Gov. Sam Brownback rejected a $31.5 million federal grant to help set up a health insurance exchange. He said there were too many strings attached to the grant, although he had earlier supported it, and some of the contentions by the Brownback administration about the exchange have been refuted.
The health insurance exchanges are required under the federal Affordable Care Act. The exchanges are to be in place by 2014 and they will provide a one-stop marketplace for hundreds of thousands of Kansans to purchase health insurance. The exchange will also determine eligibility for subsidies to buy coverage.
If a state doesn't design its own exchange, the federal government will step in and do it.

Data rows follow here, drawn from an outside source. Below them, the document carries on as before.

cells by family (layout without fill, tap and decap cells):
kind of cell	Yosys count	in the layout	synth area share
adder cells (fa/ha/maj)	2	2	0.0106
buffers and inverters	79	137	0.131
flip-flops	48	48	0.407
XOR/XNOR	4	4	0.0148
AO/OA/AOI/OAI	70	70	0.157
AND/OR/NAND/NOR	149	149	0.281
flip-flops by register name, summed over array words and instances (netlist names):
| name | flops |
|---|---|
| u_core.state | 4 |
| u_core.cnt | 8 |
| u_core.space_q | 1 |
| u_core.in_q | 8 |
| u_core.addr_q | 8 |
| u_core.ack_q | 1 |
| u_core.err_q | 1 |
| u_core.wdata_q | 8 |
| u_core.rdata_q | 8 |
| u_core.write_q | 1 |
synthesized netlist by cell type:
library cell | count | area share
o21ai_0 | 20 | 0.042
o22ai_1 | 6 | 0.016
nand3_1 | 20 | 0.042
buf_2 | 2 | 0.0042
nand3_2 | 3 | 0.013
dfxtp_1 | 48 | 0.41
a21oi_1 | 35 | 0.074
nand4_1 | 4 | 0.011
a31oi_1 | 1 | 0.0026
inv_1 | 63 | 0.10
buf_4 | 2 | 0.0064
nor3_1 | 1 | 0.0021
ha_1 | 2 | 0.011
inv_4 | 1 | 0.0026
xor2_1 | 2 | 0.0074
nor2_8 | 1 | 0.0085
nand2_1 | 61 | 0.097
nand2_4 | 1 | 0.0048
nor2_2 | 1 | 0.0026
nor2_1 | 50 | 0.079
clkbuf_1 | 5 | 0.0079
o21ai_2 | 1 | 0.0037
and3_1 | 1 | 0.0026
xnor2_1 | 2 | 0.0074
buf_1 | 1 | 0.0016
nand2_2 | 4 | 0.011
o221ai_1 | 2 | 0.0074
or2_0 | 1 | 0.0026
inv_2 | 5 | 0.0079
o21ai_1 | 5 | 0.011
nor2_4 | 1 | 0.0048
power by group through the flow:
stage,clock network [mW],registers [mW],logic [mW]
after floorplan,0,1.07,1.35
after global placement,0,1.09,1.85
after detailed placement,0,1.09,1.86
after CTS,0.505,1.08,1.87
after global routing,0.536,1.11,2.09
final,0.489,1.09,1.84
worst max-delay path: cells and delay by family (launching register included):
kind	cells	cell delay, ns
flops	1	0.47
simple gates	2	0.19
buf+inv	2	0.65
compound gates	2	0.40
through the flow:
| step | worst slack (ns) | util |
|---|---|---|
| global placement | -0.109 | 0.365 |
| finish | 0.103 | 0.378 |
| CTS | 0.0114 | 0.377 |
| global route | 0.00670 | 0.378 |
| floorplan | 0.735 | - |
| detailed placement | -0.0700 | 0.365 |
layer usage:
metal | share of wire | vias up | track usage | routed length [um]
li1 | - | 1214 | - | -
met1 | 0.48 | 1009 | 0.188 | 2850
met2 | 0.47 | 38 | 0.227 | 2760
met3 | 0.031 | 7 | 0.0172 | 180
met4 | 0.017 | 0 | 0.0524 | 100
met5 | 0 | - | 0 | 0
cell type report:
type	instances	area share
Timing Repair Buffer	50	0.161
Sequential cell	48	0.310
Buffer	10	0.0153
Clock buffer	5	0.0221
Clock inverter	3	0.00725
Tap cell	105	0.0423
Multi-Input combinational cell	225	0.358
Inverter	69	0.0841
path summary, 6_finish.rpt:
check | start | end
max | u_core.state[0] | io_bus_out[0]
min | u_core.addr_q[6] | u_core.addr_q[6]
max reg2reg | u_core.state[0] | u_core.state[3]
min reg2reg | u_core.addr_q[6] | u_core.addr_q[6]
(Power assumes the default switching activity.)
$ cat src/rtl/mem_1r1w_fifo_ctrl.sv
// Show-ahead FIFO controller driving an external 1r1w memory macro.
// Holds pointers, occupancy and a 2-entry output skid buffer.
module mem_1r1w_fifo_ctrl #(
  parameter int DEPTH_LOG2 = 4,
  parameter int WIDTH      = 32
) (
  input  logic                  clk,
  input  logic                  resetn,
  input  logic                  in_valid,
  output logic                  in_ready,
  input  logic [WIDTH-1:0]      in_data,
  output logic                  out_valid,
  input  logic                  out_ready,
  output logic [WIDTH-1:0]      out_data,
  output logic [DEPTH_LOG2-1:0] mem_read_addr,
  output logic                  mem_read,
  input  logic [WIDTH-1:0]      mem_read_data,
  output logic [DEPTH_LOG2-1:0] mem_write_addr,
  output logic                  mem_write,
  output logic [WIDTH-1:0]      mem_write_data,
  output logic [DEPTH_LOG2+1:0] level
);

  localparam logic [DEPTH_LOG2:0] FULL =
    {1'b1, {DEPTH_LOG2{1'b0}}};

  logic [DEPTH_LOG2-1:0] wr_ptr_q, wr_ptr_d;
  logic [DEPTH_LOG2-1:0] rd_ptr_q, rd_ptr_d;
  logic [DEPTH_LOG2:0]   mem_count_q, mem_count_d;
  logic                  rd_inflight_q, rd_inflight_d;
  logic [1:0]            out_count_q, out_count_d;
  logic [WIDTH-1:0]      buf0_q, buf0_d;
  logic [WIDTH-1:0]      buf1_q, buf1_d;

  logic       push;
  logic       pop;
  logic       issue;
  logic [1:0] occ;
  logic [1:0] cnt_pop;

  assign in_ready  = resetn && (mem_count_q < FULL);
  assign push      = in_valid & in_ready;
  assign out_valid = (out_count_q != 2'd0);
  assign pop       = out_valid & out_ready;
  assign out_data  = buf0_q;

  // Skid slots that will be occupied after this cycle's pop; a new read
  // may only issue if a slot is guaranteed free when its data lands.
  assign occ   = out_count_q + {1'b0, rd_inflight_q} - {1'b0, pop};
  assign issue = resetn && (mem_count_q != '0) && (occ <= 2'd1);

  assign mem_write      = push;
  assign mem_write_addr = wr_ptr_q;
  assign mem_write_data = in_data;
  assign mem_read       = issue;
  assign mem_read_addr  = rd_ptr_q;

  assign level = {1'b0, mem_count_q}
               + {{(DEPTH_LOG2+1){1'b0}}, rd_inflight_q}
               + {{DEPTH_LOG2{1'b0}}, out_count_q};

  always_comb begin
    wr_ptr_d      = wr_ptr_q;
    rd_ptr_d      = rd_ptr_q;
    mem_count_d   = mem_count_q;
    rd_inflight_d = issue;
    if (push) wr_ptr_d = wr_ptr_q + 1'b1;
    if (issue) rd_ptr_d = rd_ptr_q + 1'b1;
    unique case ({push, issue})
      2'b10:   mem_count_d = mem_count_q + 1'b1;
      2'b01:   mem_count_d = mem_count_q - 1'b1;
      default: mem_count_d = mem_count_q;
    endcase
  end

  always_comb begin
    cnt_pop     = out_count_q - {1'b0, pop};
    buf0_d      = pop ? buf1_q : buf0_q;
    buf1_d      = buf1_q;
    out_count_d = cnt_pop;
    if (rd_inflight_q) begin
      if (cnt_pop == 2'd0) buf0_d = mem_read_data;
      else                 buf1_d = mem_read_data;
      out_count_d = cnt_pop + 2'd1;
    end
  end

  always_ff @(posedge clk) begin
    if (!resetn) begin
      wr_ptr_q      <= '0;
      rd_ptr_q      <= '0;
      mem_count_q   <= '0;
      rd_inflight_q <= 1'b0;
      out_count_q   <= 2'd0;
      buf0_q        <= '0;
      buf1_q        <= '0;
    end else begin
      wr_ptr_q      <= wr_ptr_d;
      rd_ptr_q      <= rd_ptr_d;
      mem_count_q   <= mem_count_d;
      rd_inflight_q <= rd_inflight_d;
      out_count_q   <= out_count_d;
      buf0_q        <= buf0_d;
      buf1_q        <= buf1_d;
    end
  end

  always_ff @(posedge clk) begin
    if (resetn) begin
      assert (mem_count_q <= FULL);
      assert (out_count_q <= 2'd2);
    end
  end

endmodule

$ cat config.mk
export PLATFORM = sky130hd
export DESIGN_NAME = mem_1r1w_fifo_ctrl
export DESIGN_NICKNAME = d
export VERILOG_FILES = /design/src/rtl/mem_1r1w_fifo_ctrl.sv
export SDC_FILE = /design/constraint.sdc
export NUM_CORES = 1
export LEC_CHECK = 0
export BUFFER_PORTS_ARGS = -buffer_cell sky130_fd_sc_hd__buf_4
export CAP_MARGIN = 20
export CORE_MARGIN = 3
export CORE_UTILIZATION = 40
export CTS_BUF_LIST = sky130_fd_sc_hd__clkbuf_8
export CTS_CLUSTER_SIZE = 25
export DETAILED_ROUTE_END_ITERATION = 10
export MAX_ROUTING_LAYER = met4
export PLACE_DENSITY_LB_ADDON = 0.2
export SLEW_MARGIN = 20
export SYNTH_ARGS = -nofsm -noshare
export SYNTH_HDL_FRONTEND = slang
export SYNTH_SLANG_ARGS = --single-unit
$ cat constraint.sdc
create_clock -name clk -period 4.26 [get_ports clk]
set_input_delay 0.852 -clock clk [delete_from_list [all_inputs] [get_ports clk]]
set_output_delay 0.852 -clock clk [all_outputs]
set_load 0.02 [all_outputs]
After elaboration in Yosys (flattened, before gate mapping):

Index checks and enable logic that the tools add are counted.

* bits of input ports: 68
* output and inout port bits: 82
* flip-flop bits (word level): 80

* equal/unequal tests: 2
* order comparisons: 2
* mux-type cells: 5
* bitwise logic cells: 3
* reductions and logical operators: 8
* $add $sub $neg: 10

Operators with widths (number)
* $mux W32: 3
* $pmux W5 S2: 1
* $add A4 B1 Y4 const B: 2
* $add A5 B1 Y6: 1
* $add A6 B2 Y6: 1
* $add A5 B1 Y5 const B: 1
* $lt A5 B5 Y1 const B: 1
* $reduce_bool A5 Y1: 1
* $sub A5 B1 Y5 const B: 1
* $reduce_bool A2 Y1: 2
* $sub A2 B1 Y2: 2
* $logic_and A1 B1 Y1: 3
* $add A2 B1 Y2: 1
* $add A2 B1 Y2 const B: 1
* $and A1 B1 Y1: 2
* $eq A2 B1 Y1 const B: 1
* $eq A2 B2 Y1 const B: 1
* $le A2 B1 Y1 const B: 1
* $logic_not A2 Y1: 1
* $mux W2: 1
* $reduce_and A2 Y1: 1
* $not A1 Y1: 1

Longest topological paths before layout:

* word-level depth: 7
* mapped depth: 12
* gate-level depth less buffers: 12

Worst setup path after synthesis:

OpenSTA, ideal clock, no wires.

* path kind: input to register
* from: in out_ready
* to: reg mem_count_q[4]
* stages: 12
* data required time: 4.190 ns
* data arrival time: 3.279 ns
* path slack: 0.911 ns
* setup time: 0.070 ns
* cells stage by stage: nor2b_1 -> mux2i_2 -> o22ai_4 -> nor2_1 -> ha_1 -> inv_1 -> fa_1 -> nand2b_1 -> a21oi_1 -> xnor2_1 -> or3_1 -> a21oi_1

* longest elaborated chain between the ends: 6
* elaborated cells on any way between the ends: 8
* classes of those cells: 1 x add/sub; 1 x order compare; 2 x eq/ne; 1 x mux; 1 x bitwise; 2 x reduce/logical

RTL lines
* start, declared: RTL line 13 `input logic out_ready,`
* $and A1 B1 Y1 (*): RTL line 44 `assign pop = out_valid & out_ready;`
* $sub A2 B1 Y2 (*): RTL line 49 `assign occ = out_count_q + {1'b0, rd_inflight_q} - {1'b0, pop};`
* $le A2 B1 Y1 (*): RTL line 50 `assign issue = resetn && (mem_count_q != '0) && (occ <= 2'd1);`
* $logic_and A1 B1 Y1 (*): RTL line 50
* via mem_read: RTL line 16 `output logic mem_read,`
* $eq A2 B1 Y1 or $eq A2 B2 Y1 (tied branches): RTL line 69 `unique case ({push, issue})`
* $pmux W5 S2 or $reduce_bool A2 Y1 (tied branches)
* end signal, assigned: RTL line 100 `mem_count_q <= mem_count_d;`
* end, declared: RTL line 29 `logic [DEPTH_LOG2:0] mem_count_q, mem_count_d;`

Mark *: on every way through the listed nets, which the timed path passes. The rest lies on a longest branch.
A chain may end at the register's enable or synchronous reset.

Worst setup path in the final report:

* from: in out_ready
* to: reg mem_count_q[4]

* longest elaborated chain between the ends: 6
* elaborated cells on any way between the ends: 8
* classes of those cells: 1 x add/sub; 1 x order compare; 2 x eq/ne; 1 x mux; 1 x bitwise; 2 x reduce/logical

RTL lines (RTL line)
* $and A1 B1 Y1 (*): 44
* $sub A2 B1 Y2 (*): 49
* $le A2 B1 Y1 (*): 50
* $logic_and A1 B1 Y1 (*): 50
* $eq A2 B1 Y1 or $eq A2 B2 Y1 (tied branches): 69
* $pmux W5 S2 or $reduce_bool A2 Y1 (tied branches)

Mark *: on every way between the ends. The rest lies on a longest branch, timed or not.

==> results.py <==
metrics = {
    "floorplanning": {
        "initial_utilization": 0.417,
        "io_pins": 150,
        "die-width_um": 102,
        "rows": 34,
        "coreArea_um2": 8850,
        "die_h_um": 102,
        "die_area_um2": 10400,
    },
    "clock_network": {
        "clock-sinks": 80,
        "cts_tree": "yes",
        "htreeDepth": 3,
        "cts_root_buf": "clkbuf_8",
        "postCtsSetupBuffers": 0,
        "path_clk_slew_ns": 0.08,
        "cts_resized": 0,
        "clk_latency_ns": 0.34,
        "clockBufferDepth": 2,
        "numCtsBuffers": 9,
        "cts_hold_buffers": 0,
    },
    "finish": {
        "areaGrowthSynthToFinish_pct": 18.7,
        "diodes": 0,
        "drive_gt1_frac": 0.232,
        "multi_input_area_um2": 1710,
        "final_nets": 549,
        "final_common_cell": "buf_4",
        "final_cell_mix": "88 x buf_4, 80 x dfxtp_1, 70 x nand2_1, 49 x nor2_1, 41 x a21oi_1",
        "seq_area_um2": 1600,
        "n_fill_cell": 876,
    },
    "synth": {
        "yosys_warnings": 0,
        "synth_fp_nets": 504,
        "ys_async_sr_fraction": 0,
        "synth_largest_area_cell": "dfxtp_1",
        "ys_ff_latch": 80,
        "netlist.area_leader.share": 0.434,
        "synthesis.area_um2": 3690,
        "ys_top_cells_by_area": "dfxtp_1 43%, mux2i_1 8.9%, nand2_1 7.2%",
        "avgSynthCellArea_um2": 8.68,
        "ys_types": 30,
        "synth_ff_type": "dfxtp_1",
        "synth_edf_count": 0,
        "postSynthCellCount": 425,
        "ys_seq_area_frac": 0.434,
    },
    "sta": {
        "rsz0062_at_grt": "no",
        "clock_skew_ns": 0.0130,
        "worst_slew_pin_slew_ns": 0.797,
        "period_needed_ns": 3.04,
        "setup_viol": 0,
        "timing.fmax_mhz": 329,
        "slew_headroom": 0.468,
        "slew_viol_final": 0,
        "fin_setup_tns_ns": 0,
        "fin_crit_sh": 0.714,
        "finalHoldViolations": 0,
    },
    "power_and_ir_drop": {
        "power.switching_uw": 996,
        "p_comb_frac": 0.403,
        "intPower_uw": 1700,
        "vdd_drop_max_uv": 265,
        "sw_frac_of_total": 0.369,
        "finalPower_uw": 2700,
        "p_leak_uw": 0.00199,
        "pwr-share-clk": 0.220,
        "seqPwrFrac": 0.377,
        "powerDensity_nw_per_um2": 616,
    },
    "hold_path": {
        "hold_path_class": "flop to flop",
    },
    "run_status": {
        "outcome": "complete, no violations",
    },
    "placement": {
        "gp_congestion": 0.750,
        "hpwl_um": 4970,
        "io_buffers": 85,
    },
    "route": {
        "drt_wl_total_um": 7660,
        "antenna_left": 0,
        "wl_per_cell_um": 13.1,
        "drc": 0,
        "dr.first_iter.drc_count": 101,
        "post_drt_via_cell_ratio": 5.05,
        "via_count": 2942,
        "dr.pass1.iters": 4,
    },
    "run": {
        "drv_cap": 0,
    },
    "global_routing": {
        "grtUsageTotal": 0.156,
        "antenna_found_initial": 0,
        "grt_max_degree": 79,
        "grt_pass1_vias": 2727,
        "overflow": 0,
        "grt_pass1_wl_um": 12600,
    },
    "critical_path": {
        "cp_max_fo": 9,
        "cp-start-kind": "input port",
        "critPathKind": "input port to flop",
        "crit_arrival_ns": 3.30,
        "critPathRequiredTime_ns": 4.52,
        "end_kind": "flop",
    },
}
==> registers in the layout, summed over array words and instances, names as in the netlist <==
| signal | count |
|---|---|
| mem_count_q | 5 |
| mem_write_addr | 4 |
| out_data | 32 |
| rd_inflight_q | 1 |
| out_count_q | 2 |
| mem_read_addr | 4 |
| buf1_q | 32 |
==> stage by stage <==
step	hold slack, ns	util	area [um2]	setup slack [ns]	instances
after floorplan	0.436	-	3690	0.911	425
after global placement	0.441	0.468	4140	0.927	566
after detailed placement	0.446	0.468	4140	0.885	566
after CTS	0.457	0.492	4360	1.24	582
after global routing	0.478	0.495	4380	0.989	583
final	0.455	0.495	4380	1.22	583
==> critical path, stage by stage <==
cell and delay, ns:
buf_4 0.13, nor2b_1 0.17, mux2i_2 0.28, o22ai_4 0.14, nor2_1 0.15, ha_1 0.27
inv_1 0.08, fa_1 0.39, nand2b_1 0.16, a21oi_1 0.16, xnor2_1 0.09, or3_1 0.30
a21oi_1 0.14
==> power groups by stage <==
stage,sequential (uW),clock (uW),combinational [uW]
final,1020,593,1090
after global routing,1040,644,1200
after CTS,1020,614,1110
after detailed placement,1040,0,1100
after global placement,1030,0,1080
after floorplan,1140,0,657
==> worst paths after layout <==
kind | from | to | slack (ns) | depth (start not counted)
setup / recovery | out_ready | mem_count_q[4] | 1.22 | 13
hold / removal | buf1_q[8] | buf1_q[8] | 0.46 | 2
setup reg to reg | rd_inflight_q | mem_count_q[4] | 1.33 | 12
hold reg to reg | buf1_q[8] | buf1_q[8] | 0.46 | 2
==> layout make-up <==
class / count / area share
tap: 108 / 0.0308
timing repair buffer: 89 / 0.155
sequential: 80 / 0.366
clock inverter: 7 / 0.0203
inverter: 11 / 0.00943
clock buffer: 9 / 0.0283
multi-input combinational: 279 / 0.390
==> synthesized netlist by cell type, types with 6 or more instances <==
library cell and n:
nand2_1 71, ha_1 8, xor2_1 6, inv_1 10, nor2_1 50, xnor2_1 6, mux2i_1 33, dfxtp_1 80
clkbuf_1 19, buf_4 32, a211oi_1 33, a21oi_1 41
==> kinds of logic after synthesis <==
logic type               after synthesis  synth area share
AND/OR/NAND/NOR                      140             0.155
flip-flops                            80             0.434
multiplexers                          34            0.0932
AO/OA/AOI/OAI                         82             0.140
adder cells (fa/ha/maj)               11            0.0434
XOR/XNOR                              12            0.0285
buffers and inverters                 66             0.106
==> metal layers <==
metal / global-route usage / wire length [um] / share of wire / vias to the layer above
met3: 0.0444 / 585 / 0.076 / 15
li1: - / - / - / 1489
met5: - / 0 / 0 / -
met1: 0.194 / 3460 / 0.45 / 1338
met2: 0.243 / 3520 / 0.46 / 100
met4: 0.0515 / 94 / 0.012 / 0
No activity file was read; power rests on OpenSTA's default activity.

Sheppard recently attended meetings in Washington D.C. with officials from the Department of Health and Human Services to discuss what an exchange would be like if the federal government implemented it in Kansas.
On Monday, she reported on those discussions to a Kansas committee working on health insurance reform issues.
Sheppard said she was told a federally implemented exchange would determine eligibility for Medicaid, enrollment of consumers in qualified health plans, and what insurance plans would have.
"They (the federal government) would be taking over eligibility and enrollment," Sheppard said. "They would be determining who was eligible and tell states who you need to cover. It would take eligibility control over the states," she said.
Sheppard added, "We communicated with them we didn't like that." She said that the federal officials said they were open to ideas and recommendations from the states. "There was some sense they were open to talking to us," she said.